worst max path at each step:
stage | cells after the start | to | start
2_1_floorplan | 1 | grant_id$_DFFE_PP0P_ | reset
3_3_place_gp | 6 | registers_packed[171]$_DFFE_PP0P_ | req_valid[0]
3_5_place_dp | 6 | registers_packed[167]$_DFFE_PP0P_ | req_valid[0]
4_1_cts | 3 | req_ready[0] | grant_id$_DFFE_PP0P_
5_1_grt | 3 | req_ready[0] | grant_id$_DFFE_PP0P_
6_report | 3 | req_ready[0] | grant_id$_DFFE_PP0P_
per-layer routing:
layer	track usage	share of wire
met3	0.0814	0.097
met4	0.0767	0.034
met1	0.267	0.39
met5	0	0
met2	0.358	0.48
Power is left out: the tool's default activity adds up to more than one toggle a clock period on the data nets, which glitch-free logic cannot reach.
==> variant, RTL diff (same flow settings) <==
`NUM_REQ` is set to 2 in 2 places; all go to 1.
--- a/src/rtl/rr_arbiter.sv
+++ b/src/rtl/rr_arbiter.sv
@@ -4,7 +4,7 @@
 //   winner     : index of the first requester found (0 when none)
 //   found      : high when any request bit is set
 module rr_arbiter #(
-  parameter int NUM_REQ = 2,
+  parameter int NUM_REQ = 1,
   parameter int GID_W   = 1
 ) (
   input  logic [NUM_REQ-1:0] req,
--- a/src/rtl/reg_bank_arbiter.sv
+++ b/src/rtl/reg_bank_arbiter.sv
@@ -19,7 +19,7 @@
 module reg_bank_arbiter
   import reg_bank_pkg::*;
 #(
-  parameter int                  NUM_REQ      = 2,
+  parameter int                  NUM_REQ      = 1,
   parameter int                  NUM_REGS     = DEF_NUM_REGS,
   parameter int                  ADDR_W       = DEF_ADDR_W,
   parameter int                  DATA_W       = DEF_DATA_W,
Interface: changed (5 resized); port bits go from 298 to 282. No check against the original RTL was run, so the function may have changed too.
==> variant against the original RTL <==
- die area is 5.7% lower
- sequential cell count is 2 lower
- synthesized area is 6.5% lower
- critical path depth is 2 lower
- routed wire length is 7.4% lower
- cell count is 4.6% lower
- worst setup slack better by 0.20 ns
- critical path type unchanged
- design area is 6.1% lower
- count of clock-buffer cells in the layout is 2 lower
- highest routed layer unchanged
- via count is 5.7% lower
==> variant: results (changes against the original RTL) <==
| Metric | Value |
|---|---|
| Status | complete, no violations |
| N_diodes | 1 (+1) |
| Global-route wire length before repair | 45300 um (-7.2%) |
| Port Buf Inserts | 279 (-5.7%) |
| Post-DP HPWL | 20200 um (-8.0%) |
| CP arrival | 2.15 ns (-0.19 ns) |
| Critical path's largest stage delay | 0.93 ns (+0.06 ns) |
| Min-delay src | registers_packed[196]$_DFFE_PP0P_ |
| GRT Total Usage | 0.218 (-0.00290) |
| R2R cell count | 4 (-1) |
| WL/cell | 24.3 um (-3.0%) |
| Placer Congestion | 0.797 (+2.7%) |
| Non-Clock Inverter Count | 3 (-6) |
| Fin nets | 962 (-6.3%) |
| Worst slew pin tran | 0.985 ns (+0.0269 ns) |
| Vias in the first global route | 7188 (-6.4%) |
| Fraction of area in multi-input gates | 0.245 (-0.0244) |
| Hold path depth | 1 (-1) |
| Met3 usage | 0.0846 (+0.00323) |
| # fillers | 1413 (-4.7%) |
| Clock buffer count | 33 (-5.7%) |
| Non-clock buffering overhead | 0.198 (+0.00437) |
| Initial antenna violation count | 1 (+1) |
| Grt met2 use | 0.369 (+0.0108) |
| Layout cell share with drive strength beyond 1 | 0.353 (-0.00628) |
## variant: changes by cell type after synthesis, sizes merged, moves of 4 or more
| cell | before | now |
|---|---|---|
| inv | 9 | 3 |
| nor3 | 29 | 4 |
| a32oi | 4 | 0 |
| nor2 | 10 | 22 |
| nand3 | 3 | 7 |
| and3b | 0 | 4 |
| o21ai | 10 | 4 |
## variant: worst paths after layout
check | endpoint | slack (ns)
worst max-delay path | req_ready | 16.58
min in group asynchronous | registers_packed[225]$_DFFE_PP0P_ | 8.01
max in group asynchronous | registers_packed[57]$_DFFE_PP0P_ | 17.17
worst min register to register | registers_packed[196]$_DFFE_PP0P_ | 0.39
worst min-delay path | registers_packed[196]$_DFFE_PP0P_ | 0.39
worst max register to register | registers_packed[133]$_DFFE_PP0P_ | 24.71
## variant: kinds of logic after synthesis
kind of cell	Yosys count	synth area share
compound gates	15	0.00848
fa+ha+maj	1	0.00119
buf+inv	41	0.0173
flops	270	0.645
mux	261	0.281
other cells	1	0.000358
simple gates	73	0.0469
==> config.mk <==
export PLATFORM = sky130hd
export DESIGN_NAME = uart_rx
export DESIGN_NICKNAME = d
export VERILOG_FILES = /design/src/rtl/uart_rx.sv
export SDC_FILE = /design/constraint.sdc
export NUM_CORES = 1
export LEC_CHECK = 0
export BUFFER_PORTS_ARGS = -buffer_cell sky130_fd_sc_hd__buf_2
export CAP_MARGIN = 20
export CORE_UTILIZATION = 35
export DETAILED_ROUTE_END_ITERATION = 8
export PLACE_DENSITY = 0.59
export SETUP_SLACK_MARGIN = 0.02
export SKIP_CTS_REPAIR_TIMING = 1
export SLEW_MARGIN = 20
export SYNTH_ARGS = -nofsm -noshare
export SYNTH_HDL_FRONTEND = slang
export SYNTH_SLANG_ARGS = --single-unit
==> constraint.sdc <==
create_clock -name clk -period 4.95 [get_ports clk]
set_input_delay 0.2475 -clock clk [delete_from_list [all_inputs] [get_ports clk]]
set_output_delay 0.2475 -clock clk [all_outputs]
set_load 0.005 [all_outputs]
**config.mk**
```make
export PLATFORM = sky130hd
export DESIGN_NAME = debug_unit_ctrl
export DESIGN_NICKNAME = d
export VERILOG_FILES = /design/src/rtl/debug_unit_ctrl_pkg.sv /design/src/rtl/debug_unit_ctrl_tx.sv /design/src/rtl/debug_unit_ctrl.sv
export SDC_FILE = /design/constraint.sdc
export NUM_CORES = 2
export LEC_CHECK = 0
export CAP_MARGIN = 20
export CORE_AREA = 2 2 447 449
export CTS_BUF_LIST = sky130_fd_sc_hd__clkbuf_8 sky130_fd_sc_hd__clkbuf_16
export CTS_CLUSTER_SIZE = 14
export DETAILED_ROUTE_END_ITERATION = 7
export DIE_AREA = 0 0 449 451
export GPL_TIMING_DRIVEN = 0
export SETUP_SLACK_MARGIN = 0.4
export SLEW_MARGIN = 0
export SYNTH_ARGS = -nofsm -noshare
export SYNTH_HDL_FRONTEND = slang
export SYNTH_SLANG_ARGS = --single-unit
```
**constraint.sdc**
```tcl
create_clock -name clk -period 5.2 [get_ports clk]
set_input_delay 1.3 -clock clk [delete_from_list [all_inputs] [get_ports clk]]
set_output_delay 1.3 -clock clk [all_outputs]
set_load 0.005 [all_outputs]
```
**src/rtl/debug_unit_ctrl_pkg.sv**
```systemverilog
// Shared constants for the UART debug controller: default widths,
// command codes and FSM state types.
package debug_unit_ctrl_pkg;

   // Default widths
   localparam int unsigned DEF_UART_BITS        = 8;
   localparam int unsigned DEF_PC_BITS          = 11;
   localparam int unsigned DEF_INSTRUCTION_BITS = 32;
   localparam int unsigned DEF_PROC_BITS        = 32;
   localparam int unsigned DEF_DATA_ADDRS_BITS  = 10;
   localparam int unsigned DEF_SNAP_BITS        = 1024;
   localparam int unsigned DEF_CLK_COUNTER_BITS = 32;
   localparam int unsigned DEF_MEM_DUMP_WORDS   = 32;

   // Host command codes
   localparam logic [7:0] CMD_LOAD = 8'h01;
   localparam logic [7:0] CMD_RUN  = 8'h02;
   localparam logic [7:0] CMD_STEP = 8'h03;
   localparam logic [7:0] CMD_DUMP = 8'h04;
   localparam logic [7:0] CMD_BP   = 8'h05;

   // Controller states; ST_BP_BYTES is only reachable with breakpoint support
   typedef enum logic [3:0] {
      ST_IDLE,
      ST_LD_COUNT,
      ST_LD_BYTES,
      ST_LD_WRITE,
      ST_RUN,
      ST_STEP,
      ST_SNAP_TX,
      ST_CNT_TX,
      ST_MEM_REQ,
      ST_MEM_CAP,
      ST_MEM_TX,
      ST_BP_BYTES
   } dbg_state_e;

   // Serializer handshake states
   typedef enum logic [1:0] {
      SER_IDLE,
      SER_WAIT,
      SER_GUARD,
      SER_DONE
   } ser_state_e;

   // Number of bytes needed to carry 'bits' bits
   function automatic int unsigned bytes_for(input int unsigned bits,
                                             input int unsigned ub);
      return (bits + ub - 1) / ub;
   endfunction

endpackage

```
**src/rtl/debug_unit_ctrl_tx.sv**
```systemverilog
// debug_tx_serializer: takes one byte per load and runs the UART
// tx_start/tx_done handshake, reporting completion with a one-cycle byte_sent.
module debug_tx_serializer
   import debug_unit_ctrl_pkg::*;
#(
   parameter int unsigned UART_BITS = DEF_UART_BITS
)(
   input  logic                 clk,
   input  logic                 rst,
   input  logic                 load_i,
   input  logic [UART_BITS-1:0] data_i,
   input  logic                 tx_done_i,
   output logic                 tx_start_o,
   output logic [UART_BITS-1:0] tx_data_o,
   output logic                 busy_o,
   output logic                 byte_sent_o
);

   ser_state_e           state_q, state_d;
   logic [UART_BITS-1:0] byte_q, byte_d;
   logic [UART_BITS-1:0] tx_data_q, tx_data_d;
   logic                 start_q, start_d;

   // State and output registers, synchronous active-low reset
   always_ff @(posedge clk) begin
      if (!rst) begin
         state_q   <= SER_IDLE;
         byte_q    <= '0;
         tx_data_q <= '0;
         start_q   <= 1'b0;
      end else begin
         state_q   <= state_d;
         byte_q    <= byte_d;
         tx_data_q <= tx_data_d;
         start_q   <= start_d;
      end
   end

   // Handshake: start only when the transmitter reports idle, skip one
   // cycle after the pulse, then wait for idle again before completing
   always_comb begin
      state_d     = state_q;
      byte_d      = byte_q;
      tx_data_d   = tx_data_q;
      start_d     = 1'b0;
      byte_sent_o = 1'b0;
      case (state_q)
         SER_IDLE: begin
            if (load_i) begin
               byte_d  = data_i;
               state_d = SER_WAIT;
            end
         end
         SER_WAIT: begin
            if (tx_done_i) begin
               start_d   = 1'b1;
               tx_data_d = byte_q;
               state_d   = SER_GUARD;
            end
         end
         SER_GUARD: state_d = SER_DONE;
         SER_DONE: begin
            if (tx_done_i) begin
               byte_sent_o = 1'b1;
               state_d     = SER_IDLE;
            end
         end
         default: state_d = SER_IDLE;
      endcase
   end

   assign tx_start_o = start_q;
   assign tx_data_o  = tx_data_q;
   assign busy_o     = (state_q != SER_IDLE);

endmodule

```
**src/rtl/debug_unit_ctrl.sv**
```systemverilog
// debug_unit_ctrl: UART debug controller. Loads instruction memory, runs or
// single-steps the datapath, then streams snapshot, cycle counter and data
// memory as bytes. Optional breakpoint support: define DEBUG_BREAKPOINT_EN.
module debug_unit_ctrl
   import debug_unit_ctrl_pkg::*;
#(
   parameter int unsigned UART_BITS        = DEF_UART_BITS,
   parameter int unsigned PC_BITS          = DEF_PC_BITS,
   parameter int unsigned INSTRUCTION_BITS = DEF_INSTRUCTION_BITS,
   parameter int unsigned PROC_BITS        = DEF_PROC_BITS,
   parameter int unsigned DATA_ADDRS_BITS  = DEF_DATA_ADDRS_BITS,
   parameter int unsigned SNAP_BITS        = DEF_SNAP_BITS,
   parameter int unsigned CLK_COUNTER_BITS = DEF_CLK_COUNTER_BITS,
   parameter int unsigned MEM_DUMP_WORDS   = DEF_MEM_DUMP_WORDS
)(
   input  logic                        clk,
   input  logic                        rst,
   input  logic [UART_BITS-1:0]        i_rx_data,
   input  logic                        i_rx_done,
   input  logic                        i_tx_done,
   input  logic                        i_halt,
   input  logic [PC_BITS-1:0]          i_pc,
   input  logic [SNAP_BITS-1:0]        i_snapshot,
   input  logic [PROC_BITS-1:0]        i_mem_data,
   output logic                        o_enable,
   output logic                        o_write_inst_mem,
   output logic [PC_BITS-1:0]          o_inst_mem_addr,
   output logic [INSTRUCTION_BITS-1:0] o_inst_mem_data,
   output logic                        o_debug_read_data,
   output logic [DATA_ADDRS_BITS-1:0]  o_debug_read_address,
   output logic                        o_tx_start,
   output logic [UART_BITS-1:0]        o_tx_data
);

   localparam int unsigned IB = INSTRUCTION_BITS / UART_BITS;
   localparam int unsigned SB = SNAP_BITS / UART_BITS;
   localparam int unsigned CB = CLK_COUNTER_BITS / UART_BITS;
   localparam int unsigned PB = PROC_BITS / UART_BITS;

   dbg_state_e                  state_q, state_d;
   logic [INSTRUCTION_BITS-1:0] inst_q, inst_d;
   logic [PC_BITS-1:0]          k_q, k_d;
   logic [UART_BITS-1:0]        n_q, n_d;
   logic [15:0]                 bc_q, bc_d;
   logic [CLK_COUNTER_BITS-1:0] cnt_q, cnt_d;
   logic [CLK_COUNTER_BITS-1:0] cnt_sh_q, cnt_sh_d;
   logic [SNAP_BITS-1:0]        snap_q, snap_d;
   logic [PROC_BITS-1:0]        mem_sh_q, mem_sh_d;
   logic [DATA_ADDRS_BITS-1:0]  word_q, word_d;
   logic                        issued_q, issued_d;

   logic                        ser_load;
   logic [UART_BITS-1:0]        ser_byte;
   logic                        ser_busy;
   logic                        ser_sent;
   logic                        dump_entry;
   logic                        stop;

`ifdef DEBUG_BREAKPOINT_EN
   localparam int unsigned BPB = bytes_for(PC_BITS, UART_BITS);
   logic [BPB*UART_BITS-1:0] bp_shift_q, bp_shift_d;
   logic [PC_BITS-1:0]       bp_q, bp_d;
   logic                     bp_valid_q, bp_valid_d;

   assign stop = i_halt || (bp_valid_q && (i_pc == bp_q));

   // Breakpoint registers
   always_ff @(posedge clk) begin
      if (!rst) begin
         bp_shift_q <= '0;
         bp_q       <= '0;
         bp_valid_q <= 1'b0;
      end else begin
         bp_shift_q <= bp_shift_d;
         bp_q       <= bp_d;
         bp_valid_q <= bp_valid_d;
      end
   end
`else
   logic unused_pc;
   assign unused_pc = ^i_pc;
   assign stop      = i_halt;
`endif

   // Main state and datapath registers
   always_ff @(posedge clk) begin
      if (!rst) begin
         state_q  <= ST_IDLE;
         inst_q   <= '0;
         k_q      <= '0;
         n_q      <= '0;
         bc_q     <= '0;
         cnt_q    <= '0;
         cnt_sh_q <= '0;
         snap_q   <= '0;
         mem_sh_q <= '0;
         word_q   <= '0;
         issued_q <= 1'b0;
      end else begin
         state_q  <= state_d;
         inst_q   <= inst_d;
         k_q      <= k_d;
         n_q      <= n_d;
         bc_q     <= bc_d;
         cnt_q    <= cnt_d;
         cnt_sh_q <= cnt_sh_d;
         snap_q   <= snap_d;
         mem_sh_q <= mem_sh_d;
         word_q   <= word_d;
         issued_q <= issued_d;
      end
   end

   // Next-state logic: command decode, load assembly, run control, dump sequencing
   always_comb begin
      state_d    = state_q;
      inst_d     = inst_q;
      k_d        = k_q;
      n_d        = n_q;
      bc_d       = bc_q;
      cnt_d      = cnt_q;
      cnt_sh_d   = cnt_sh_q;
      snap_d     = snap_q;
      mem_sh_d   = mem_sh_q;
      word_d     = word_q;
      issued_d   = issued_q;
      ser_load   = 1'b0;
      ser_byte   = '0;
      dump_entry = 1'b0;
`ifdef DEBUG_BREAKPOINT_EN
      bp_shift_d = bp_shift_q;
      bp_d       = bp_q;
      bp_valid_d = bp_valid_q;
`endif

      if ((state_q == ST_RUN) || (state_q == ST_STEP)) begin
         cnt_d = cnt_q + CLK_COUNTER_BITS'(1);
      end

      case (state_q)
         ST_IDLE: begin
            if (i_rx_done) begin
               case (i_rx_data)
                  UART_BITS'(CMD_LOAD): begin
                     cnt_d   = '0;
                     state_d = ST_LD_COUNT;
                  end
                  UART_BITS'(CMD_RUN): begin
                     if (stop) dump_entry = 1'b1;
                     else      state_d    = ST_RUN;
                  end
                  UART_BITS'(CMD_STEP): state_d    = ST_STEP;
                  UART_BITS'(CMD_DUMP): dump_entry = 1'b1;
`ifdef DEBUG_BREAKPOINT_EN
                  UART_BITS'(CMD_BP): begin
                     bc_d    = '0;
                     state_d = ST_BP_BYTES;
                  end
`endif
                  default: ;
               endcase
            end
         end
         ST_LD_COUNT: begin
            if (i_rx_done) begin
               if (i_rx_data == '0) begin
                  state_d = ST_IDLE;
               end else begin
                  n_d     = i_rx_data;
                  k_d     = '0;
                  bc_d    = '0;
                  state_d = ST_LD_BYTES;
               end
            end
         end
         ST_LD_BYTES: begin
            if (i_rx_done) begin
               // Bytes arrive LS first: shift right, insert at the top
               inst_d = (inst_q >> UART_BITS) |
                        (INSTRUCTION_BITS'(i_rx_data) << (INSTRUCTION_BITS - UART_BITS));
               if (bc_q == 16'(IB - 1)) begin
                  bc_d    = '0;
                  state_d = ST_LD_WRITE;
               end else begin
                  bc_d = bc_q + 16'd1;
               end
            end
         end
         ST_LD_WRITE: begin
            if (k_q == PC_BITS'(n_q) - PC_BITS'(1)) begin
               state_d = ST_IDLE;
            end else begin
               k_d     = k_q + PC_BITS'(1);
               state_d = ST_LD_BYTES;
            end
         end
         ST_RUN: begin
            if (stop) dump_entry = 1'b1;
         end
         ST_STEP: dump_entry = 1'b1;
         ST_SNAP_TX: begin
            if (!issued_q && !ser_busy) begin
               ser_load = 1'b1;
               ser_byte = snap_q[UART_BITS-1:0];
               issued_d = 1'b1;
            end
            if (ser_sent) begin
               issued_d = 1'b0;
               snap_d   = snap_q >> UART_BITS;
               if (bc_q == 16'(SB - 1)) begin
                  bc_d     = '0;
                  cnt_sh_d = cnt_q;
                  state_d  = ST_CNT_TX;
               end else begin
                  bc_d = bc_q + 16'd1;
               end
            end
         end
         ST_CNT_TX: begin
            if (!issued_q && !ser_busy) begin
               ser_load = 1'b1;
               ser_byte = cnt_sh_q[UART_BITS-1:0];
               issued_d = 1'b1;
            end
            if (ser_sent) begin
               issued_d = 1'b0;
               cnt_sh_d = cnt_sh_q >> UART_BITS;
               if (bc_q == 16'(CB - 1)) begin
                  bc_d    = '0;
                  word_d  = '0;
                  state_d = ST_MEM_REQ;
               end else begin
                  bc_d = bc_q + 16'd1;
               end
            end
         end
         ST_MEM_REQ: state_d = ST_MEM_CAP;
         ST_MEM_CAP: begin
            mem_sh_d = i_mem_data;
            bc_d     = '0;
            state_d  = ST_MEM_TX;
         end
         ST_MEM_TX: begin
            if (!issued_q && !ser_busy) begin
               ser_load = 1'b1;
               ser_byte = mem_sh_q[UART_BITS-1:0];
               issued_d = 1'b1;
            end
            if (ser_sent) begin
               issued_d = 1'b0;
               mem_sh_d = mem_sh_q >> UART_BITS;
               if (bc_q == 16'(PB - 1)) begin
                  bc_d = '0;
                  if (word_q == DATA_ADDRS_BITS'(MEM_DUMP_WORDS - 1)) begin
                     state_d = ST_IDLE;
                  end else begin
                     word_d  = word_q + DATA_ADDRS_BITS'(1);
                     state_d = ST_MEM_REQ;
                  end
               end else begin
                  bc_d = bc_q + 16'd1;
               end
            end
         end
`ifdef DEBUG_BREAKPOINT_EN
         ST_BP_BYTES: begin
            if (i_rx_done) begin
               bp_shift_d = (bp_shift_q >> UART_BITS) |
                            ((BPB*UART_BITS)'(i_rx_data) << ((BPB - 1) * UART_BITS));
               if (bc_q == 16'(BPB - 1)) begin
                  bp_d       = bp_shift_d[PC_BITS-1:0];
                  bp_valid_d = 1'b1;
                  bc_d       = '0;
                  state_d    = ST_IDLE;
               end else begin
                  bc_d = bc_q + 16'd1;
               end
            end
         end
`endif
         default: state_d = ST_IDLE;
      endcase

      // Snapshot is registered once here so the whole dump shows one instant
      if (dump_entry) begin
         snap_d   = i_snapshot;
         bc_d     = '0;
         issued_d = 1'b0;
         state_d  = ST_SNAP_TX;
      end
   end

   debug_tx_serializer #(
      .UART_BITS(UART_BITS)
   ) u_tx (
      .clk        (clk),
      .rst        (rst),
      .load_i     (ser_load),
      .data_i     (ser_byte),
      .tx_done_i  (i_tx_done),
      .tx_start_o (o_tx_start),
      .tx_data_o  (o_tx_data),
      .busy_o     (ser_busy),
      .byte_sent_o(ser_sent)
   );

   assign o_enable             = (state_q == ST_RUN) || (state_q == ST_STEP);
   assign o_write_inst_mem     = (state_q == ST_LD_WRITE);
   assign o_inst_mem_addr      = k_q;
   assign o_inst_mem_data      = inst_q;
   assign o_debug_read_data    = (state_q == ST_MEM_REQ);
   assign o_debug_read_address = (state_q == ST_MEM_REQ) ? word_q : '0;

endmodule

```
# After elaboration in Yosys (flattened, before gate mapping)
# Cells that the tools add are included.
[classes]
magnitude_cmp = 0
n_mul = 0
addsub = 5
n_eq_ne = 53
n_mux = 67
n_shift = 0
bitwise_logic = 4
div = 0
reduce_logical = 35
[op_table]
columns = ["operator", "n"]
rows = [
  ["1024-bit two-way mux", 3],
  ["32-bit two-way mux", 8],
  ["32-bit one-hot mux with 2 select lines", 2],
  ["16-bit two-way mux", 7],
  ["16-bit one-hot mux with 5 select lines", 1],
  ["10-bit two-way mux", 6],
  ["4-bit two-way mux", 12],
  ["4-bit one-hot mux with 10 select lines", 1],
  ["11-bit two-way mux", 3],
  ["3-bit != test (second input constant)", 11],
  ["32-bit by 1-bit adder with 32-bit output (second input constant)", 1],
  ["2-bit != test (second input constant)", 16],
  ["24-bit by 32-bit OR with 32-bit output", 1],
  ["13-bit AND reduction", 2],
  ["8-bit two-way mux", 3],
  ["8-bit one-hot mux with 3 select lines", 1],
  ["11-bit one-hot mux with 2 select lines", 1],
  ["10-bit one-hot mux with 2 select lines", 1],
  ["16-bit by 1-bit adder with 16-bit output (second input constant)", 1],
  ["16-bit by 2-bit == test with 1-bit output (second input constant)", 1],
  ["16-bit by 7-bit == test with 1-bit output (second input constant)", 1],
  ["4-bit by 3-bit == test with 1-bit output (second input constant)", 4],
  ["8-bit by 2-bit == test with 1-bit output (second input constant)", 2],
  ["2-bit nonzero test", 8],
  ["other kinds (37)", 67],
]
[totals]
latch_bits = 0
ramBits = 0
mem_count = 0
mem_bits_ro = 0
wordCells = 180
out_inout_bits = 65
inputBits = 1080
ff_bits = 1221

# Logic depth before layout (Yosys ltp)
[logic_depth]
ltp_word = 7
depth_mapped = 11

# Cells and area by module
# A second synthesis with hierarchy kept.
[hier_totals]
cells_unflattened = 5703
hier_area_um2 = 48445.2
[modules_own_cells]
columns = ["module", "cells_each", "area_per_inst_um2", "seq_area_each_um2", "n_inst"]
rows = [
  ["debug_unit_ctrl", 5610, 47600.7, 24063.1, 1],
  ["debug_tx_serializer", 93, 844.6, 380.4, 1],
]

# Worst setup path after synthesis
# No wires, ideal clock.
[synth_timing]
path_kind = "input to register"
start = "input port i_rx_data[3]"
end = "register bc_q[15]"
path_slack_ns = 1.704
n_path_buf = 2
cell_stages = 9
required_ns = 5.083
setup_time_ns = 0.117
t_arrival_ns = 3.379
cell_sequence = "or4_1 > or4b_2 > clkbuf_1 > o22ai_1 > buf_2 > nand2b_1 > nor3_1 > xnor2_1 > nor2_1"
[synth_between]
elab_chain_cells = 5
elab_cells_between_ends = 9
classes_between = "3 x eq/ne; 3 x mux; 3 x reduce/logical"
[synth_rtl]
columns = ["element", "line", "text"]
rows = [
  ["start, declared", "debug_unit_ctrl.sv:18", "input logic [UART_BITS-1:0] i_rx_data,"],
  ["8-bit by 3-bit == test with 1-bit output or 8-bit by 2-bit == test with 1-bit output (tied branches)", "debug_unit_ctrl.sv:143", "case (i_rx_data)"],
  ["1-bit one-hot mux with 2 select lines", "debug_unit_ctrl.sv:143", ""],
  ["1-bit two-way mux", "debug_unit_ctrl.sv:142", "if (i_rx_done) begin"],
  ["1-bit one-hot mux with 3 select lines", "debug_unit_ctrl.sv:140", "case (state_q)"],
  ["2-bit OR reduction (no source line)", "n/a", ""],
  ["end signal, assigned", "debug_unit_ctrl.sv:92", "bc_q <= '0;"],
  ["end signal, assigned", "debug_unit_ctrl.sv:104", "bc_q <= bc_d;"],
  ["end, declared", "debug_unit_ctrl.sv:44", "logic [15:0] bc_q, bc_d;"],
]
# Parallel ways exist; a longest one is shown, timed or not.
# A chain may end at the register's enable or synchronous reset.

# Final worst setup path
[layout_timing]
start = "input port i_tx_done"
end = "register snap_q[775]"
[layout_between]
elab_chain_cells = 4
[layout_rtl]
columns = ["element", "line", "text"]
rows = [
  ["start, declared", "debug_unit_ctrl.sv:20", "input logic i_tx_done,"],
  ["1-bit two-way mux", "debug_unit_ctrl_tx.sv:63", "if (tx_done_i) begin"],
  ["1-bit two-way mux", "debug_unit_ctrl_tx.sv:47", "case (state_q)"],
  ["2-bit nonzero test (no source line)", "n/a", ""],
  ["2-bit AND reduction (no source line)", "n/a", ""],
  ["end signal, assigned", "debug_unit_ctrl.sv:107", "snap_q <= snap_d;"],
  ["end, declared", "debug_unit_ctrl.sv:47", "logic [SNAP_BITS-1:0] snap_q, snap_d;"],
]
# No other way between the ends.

What to work on. Using the material above, find each line that holds "asynchronous" and copy that line.

Exercise output.
min in group asynchronous | registers_packed[225]$_DFFE_PP0P_ | 8.01
max in group asynchronous | registers_packed[57]$_DFFE_PP0P_ | 17.17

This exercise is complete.